Records from a data source:

"""

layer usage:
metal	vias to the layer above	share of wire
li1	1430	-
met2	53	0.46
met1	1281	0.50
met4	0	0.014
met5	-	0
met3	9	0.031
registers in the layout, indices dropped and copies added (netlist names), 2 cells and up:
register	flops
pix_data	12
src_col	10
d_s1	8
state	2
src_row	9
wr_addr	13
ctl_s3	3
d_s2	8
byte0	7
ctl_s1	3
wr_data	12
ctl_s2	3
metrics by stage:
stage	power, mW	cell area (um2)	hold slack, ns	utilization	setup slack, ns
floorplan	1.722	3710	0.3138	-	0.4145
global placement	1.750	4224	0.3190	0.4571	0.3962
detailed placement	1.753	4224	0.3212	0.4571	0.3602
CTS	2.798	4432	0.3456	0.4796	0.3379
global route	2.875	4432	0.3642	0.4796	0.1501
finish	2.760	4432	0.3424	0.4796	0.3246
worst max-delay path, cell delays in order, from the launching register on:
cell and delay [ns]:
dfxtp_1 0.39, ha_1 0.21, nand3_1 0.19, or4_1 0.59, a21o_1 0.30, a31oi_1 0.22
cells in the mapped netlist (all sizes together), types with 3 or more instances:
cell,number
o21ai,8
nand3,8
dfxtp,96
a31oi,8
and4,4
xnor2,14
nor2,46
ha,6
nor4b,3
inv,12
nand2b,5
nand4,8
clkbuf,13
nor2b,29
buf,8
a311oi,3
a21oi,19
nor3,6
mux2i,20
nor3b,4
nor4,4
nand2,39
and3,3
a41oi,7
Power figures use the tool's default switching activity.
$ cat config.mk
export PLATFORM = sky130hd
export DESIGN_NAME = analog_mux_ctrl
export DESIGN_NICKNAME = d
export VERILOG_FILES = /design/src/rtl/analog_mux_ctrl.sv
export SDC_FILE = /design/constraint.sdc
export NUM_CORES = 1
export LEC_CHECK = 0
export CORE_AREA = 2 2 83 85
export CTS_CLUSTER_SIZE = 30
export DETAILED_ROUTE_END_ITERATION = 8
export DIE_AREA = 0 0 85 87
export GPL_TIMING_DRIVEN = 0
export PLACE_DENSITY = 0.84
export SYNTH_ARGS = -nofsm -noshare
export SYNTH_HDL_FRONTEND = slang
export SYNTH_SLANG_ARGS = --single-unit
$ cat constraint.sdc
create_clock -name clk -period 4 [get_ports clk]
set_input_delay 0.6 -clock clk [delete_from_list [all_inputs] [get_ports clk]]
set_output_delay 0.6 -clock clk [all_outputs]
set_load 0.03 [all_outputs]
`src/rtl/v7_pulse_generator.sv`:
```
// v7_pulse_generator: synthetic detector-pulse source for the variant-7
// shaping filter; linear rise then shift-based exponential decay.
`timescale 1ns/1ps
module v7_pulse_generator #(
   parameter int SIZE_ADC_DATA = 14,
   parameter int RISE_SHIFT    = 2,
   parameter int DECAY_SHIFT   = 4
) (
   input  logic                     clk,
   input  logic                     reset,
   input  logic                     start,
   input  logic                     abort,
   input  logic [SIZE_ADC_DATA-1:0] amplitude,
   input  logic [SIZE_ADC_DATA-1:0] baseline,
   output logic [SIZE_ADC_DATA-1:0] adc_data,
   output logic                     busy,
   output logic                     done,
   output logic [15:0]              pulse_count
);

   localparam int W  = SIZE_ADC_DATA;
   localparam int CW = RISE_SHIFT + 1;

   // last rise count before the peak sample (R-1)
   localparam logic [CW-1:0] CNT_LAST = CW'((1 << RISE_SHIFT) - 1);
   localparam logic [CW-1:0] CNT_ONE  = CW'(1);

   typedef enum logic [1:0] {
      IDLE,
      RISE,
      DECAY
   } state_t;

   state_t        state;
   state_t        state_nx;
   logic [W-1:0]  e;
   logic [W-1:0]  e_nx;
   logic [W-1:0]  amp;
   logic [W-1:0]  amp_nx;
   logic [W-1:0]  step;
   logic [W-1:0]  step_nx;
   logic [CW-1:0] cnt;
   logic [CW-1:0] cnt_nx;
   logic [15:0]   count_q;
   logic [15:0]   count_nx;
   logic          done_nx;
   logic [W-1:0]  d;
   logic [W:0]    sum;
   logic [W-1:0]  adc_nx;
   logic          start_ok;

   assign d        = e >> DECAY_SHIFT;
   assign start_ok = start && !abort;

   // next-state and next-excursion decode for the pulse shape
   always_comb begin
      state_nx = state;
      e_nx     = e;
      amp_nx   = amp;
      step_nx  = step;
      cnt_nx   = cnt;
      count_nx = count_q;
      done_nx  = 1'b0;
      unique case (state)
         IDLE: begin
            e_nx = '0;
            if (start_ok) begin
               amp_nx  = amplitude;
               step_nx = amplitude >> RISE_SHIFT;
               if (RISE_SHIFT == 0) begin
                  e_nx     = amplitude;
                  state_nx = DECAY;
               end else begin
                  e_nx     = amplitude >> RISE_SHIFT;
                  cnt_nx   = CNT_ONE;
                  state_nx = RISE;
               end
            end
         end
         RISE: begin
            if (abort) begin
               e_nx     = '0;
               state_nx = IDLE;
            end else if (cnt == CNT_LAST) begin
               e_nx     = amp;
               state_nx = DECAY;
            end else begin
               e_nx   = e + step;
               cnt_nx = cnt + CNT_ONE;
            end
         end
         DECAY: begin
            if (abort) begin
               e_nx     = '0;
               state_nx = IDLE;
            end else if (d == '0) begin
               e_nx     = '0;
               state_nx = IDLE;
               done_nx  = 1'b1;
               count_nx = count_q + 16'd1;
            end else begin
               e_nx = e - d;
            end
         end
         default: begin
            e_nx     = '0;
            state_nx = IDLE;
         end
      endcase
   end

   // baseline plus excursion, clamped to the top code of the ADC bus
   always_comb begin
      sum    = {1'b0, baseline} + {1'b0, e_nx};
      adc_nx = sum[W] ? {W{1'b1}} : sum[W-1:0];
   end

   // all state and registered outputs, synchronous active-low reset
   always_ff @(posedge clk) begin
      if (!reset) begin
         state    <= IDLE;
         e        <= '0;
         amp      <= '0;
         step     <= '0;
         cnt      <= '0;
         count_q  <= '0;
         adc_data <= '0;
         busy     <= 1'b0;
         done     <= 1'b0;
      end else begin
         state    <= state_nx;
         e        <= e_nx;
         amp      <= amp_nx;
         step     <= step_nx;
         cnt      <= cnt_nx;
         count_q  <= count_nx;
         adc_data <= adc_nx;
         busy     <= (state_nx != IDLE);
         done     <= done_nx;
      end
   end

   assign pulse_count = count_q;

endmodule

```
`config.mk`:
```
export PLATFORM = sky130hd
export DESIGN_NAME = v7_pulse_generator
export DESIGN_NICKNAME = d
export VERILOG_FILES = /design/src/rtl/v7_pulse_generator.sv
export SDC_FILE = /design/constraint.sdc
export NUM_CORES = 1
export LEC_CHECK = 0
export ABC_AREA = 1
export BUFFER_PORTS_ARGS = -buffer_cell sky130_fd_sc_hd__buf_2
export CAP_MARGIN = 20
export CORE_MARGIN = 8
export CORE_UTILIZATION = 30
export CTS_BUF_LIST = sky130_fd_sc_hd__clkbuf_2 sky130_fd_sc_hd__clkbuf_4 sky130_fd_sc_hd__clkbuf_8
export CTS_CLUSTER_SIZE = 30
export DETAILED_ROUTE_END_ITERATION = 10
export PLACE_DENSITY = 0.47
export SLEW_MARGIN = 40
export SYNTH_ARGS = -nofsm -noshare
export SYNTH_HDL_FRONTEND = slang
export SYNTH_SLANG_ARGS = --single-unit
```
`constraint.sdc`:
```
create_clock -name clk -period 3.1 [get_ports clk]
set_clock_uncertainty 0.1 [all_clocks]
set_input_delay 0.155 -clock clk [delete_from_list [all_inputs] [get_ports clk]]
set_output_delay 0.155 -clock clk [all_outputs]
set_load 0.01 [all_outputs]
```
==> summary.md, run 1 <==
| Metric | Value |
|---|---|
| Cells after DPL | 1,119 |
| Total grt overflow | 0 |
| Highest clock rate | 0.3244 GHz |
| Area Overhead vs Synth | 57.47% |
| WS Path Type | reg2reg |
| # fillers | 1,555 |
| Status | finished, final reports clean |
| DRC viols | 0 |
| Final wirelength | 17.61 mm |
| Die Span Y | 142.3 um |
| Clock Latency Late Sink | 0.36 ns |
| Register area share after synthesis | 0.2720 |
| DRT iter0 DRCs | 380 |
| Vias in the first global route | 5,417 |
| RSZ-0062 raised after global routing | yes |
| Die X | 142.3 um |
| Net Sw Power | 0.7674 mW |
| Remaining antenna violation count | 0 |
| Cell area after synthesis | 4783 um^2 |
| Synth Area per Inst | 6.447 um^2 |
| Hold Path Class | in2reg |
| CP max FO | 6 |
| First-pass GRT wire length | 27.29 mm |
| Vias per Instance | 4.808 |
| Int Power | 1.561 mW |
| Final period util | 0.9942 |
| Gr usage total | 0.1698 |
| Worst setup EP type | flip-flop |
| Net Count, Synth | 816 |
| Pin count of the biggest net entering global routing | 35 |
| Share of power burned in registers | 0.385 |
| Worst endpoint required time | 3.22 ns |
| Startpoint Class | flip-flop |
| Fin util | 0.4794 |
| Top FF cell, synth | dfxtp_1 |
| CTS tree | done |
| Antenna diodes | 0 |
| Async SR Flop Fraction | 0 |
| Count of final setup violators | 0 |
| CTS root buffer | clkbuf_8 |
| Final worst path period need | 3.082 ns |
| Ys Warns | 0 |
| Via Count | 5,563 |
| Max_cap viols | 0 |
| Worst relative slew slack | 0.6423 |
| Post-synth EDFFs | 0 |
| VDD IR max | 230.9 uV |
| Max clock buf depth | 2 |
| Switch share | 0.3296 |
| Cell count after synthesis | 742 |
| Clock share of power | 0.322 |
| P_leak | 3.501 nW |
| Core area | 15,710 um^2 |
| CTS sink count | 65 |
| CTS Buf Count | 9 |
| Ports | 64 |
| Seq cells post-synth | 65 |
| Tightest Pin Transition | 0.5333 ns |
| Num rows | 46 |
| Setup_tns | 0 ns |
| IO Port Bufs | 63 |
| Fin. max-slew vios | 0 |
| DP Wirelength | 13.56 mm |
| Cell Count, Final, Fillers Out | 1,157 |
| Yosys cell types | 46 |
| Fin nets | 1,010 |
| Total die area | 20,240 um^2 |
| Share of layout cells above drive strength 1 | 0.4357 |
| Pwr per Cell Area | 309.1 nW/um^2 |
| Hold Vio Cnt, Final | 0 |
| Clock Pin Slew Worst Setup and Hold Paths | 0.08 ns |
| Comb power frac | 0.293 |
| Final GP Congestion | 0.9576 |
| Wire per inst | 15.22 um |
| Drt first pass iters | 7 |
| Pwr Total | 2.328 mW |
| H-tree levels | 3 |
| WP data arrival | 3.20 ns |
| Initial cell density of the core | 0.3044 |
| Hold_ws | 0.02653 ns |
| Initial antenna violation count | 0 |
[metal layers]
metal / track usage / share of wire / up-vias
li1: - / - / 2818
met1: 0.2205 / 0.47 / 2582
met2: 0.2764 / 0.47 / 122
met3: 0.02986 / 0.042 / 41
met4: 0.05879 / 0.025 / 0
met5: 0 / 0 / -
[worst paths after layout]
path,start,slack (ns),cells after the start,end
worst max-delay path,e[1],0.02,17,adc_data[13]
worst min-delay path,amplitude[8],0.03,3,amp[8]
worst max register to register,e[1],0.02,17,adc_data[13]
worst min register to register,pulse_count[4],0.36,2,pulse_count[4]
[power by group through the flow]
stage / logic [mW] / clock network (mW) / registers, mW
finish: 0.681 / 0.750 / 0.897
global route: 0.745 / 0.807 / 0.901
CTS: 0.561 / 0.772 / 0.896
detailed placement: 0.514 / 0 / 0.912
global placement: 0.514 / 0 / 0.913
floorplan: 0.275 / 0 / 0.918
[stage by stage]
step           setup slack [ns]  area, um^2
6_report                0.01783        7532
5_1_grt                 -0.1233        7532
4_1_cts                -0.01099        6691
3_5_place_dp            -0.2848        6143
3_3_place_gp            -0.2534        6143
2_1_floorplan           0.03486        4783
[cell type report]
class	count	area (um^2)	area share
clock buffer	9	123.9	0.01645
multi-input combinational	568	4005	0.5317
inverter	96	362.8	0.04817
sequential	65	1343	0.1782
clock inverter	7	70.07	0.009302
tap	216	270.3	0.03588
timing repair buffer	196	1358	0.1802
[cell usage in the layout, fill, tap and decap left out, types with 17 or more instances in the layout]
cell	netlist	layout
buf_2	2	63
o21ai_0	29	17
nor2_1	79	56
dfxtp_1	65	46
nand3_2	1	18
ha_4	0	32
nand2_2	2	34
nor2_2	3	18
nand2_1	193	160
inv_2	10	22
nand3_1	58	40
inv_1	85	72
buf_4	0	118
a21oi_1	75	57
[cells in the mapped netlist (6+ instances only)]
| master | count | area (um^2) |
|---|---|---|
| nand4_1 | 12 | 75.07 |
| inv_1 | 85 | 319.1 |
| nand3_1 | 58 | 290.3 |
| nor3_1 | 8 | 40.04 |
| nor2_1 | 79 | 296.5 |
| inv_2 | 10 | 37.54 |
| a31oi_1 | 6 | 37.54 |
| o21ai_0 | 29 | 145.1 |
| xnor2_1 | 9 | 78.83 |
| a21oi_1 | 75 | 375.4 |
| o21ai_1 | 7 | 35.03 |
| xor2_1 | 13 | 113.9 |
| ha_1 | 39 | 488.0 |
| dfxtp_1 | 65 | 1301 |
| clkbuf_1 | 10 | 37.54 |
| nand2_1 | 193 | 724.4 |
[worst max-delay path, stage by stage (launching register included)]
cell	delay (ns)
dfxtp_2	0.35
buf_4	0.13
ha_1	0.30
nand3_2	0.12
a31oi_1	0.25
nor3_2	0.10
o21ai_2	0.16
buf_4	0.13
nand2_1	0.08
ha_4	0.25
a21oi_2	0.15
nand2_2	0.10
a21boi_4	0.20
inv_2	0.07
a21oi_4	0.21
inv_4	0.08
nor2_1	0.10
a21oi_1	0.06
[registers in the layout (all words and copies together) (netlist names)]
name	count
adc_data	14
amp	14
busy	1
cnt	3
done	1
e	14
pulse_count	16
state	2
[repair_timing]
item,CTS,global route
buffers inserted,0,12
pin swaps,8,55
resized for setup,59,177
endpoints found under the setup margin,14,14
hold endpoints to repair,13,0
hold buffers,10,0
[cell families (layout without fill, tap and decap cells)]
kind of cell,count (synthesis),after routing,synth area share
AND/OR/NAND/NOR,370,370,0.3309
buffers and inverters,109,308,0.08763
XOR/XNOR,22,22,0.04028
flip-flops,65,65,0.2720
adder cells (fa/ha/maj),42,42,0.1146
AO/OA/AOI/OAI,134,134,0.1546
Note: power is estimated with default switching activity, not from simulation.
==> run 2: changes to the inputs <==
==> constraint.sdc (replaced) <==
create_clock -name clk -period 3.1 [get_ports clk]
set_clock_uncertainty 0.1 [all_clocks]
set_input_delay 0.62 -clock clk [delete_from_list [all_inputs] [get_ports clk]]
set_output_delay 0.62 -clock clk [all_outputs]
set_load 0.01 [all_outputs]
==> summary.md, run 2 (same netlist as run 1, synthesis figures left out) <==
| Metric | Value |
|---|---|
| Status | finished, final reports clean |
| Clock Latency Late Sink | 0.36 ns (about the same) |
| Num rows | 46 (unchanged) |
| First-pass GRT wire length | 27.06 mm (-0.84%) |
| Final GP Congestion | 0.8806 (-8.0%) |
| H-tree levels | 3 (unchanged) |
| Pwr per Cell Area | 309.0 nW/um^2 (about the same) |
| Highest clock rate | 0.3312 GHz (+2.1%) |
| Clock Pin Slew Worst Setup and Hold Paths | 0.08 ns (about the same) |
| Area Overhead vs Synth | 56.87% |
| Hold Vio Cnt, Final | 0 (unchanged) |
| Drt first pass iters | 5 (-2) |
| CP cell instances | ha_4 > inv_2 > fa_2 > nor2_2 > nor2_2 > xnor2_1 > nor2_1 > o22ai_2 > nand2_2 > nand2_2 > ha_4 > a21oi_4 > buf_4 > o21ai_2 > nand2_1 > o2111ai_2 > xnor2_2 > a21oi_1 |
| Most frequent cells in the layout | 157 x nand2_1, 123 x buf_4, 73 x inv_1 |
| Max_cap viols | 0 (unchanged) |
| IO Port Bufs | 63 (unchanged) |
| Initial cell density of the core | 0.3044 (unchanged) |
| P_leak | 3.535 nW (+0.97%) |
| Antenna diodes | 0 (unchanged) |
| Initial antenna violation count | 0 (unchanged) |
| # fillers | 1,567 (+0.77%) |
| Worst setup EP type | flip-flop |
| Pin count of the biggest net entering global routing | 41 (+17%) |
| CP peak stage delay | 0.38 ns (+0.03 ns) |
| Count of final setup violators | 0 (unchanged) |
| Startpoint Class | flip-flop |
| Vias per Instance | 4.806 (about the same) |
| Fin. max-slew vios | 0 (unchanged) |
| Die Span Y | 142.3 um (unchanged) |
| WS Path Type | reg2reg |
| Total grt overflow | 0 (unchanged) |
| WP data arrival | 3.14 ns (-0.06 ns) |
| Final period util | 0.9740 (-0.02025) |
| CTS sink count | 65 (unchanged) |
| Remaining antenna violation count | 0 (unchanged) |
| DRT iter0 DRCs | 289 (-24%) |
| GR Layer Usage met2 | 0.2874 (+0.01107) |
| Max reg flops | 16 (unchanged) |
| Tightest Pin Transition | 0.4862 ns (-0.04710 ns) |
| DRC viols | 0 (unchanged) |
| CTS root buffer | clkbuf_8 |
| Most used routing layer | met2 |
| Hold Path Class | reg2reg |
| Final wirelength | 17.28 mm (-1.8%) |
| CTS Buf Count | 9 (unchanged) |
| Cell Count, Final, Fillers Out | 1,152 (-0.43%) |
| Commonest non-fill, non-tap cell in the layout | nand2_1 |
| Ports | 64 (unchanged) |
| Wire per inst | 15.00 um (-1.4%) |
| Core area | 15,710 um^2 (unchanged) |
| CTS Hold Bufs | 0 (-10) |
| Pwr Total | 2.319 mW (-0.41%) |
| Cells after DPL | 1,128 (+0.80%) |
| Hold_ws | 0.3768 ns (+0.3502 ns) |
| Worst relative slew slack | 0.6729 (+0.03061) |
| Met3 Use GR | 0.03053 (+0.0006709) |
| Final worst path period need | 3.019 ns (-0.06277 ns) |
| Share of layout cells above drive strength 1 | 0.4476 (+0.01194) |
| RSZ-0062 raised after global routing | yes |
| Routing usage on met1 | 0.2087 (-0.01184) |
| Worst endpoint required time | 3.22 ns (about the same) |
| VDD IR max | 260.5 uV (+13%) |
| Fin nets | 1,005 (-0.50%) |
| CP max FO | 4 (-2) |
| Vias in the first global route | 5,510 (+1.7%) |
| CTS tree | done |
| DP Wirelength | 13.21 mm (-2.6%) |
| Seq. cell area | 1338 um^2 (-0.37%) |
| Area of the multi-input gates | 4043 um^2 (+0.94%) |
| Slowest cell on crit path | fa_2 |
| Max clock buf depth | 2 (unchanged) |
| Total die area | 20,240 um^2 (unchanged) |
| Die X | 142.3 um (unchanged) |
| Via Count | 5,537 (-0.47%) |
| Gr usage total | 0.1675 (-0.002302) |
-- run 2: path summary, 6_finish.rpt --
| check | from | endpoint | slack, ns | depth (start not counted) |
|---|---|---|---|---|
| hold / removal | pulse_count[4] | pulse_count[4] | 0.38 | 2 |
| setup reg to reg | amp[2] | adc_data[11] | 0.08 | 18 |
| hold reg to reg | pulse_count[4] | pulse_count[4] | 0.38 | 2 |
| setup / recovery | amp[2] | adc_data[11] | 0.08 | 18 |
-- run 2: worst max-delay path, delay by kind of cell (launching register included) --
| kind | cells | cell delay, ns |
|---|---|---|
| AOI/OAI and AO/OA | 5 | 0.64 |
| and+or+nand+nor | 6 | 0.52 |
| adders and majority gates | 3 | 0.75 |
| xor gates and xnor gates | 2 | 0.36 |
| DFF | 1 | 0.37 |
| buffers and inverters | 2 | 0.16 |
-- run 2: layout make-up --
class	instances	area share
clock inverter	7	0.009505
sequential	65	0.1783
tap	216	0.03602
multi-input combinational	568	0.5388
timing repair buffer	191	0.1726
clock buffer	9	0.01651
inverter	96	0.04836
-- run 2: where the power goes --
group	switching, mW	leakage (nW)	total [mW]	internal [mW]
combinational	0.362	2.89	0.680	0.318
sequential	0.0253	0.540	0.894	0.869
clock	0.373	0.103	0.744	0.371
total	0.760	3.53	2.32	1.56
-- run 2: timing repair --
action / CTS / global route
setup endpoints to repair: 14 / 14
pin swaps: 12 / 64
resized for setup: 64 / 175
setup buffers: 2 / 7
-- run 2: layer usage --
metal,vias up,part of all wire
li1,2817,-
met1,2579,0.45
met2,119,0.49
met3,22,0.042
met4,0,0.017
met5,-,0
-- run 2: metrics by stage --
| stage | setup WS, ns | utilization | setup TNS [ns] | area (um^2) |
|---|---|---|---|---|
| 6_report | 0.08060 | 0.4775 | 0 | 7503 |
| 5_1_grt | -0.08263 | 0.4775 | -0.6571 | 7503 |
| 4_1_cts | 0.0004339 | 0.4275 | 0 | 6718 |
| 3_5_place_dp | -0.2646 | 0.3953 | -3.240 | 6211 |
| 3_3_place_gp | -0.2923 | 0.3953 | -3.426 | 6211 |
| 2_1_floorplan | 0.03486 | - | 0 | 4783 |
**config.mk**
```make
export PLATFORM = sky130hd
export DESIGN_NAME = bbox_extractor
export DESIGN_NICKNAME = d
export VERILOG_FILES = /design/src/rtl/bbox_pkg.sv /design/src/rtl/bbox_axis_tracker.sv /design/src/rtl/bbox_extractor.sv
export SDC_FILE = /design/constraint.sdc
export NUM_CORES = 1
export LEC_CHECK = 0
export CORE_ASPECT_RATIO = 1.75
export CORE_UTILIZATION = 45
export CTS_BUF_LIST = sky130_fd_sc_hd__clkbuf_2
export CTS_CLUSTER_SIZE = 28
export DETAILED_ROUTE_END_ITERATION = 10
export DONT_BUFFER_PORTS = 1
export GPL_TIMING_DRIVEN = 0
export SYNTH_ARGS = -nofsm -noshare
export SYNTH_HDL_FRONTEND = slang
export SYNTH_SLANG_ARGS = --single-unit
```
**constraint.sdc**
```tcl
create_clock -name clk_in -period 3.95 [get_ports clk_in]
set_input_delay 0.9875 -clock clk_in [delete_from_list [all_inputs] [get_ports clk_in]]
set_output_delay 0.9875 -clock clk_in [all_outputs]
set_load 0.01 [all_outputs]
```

"""

What is required
Among the entries above, copy exactly only the lines starting with the one containing "Congestion | 0.9576 |" and going through the one containing "8 | 40.04 |", both ends included.

Task solution
| Final GP Congestion | 0.9576 |
| Wire per inst | 15.22 um |
| Drt first pass iters | 7 |
| Pwr Total | 2.328 mW |
| H-tree levels | 3 |
| WP data arrival | 3.20 ns |
| Initial cell density of the core | 0.3044 |
| Hold_ws | 0.02653 ns |
| Initial antenna violation count | 0 |
[metal layers]
metal / track usage / share of wire / up-vias
li1: - / - / 2818
met1: 0.2205 / 0.47 / 2582
met2: 0.2764 / 0.47 / 122
met3: 0.02986 / 0.042 / 41
met4: 0.05879 / 0.025 / 0
met5: 0 / 0 / -
[worst paths after layout]
path,start,slack (ns),cells after the start,end
worst max-delay path,e[1],0.02,17,adc_data[13]
worst min-delay path,amplitude[8],0.03,3,amp[8]
worst max register to register,e[1],0.02,17,adc_data[13]
worst min register to register,pulse_count[4],0.36,2,pulse_count[4]
[power by group through the flow]
stage / logic [mW] / clock network (mW) / registers, mW
finish: 0.681 / 0.750 / 0.897
global route: 0.745 / 0.807 / 0.901
CTS: 0.561 / 0.772 / 0.896
detailed placement: 0.514 / 0 / 0.912
global placement: 0.514 / 0 / 0.913
floorplan: 0.275 / 0 / 0.918
[stage by stage]
step           setup slack [ns]  area, um^2
6_report                0.01783        7532
5_1_grt                 -0.1233        7532
4_1_cts                -0.01099        6691
3_5_place_dp            -0.2848        6143
3_3_place_gp            -0.2534        6143
2_1_floorplan           0.03486        4783
[cell type report]
class	count	area (um^2)	area share
clock buffer	9	123.9	0.01645
multi-input combinational	568	4005	0.5317
inverter	96	362.8	0.04817
sequential	65	1343	0.1782
clock inverter	7	70.07	0.009302
tap	216	270.3	0.03588
timing repair buffer	196	1358	0.1802
[cell usage in the layout, fill, tap and decap left out, types with 17 or more instances in the layout]
cell	netlist	layout
buf_2	2	63
o21ai_0	29	17
nor2_1	79	56
dfxtp_1	65	46
nand3_2	1	18
ha_4	0	32
nand2_2	2	34
nor2_2	3	18
nand2_1	193	160
inv_2	10	22
nand3_1	58	40
inv_1	85	72
buf_4	0	118
a21oi_1	75	57
[cells in the mapped netlist (6+ instances only)]
| master | count | area (um^2) |
|---|---|---|
| nand4_1 | 12 | 75.07 |
| inv_1 | 85 | 319.1 |
| nand3_1 | 58 | 290.3 |
| nor3_1 | 8 | 40.04 |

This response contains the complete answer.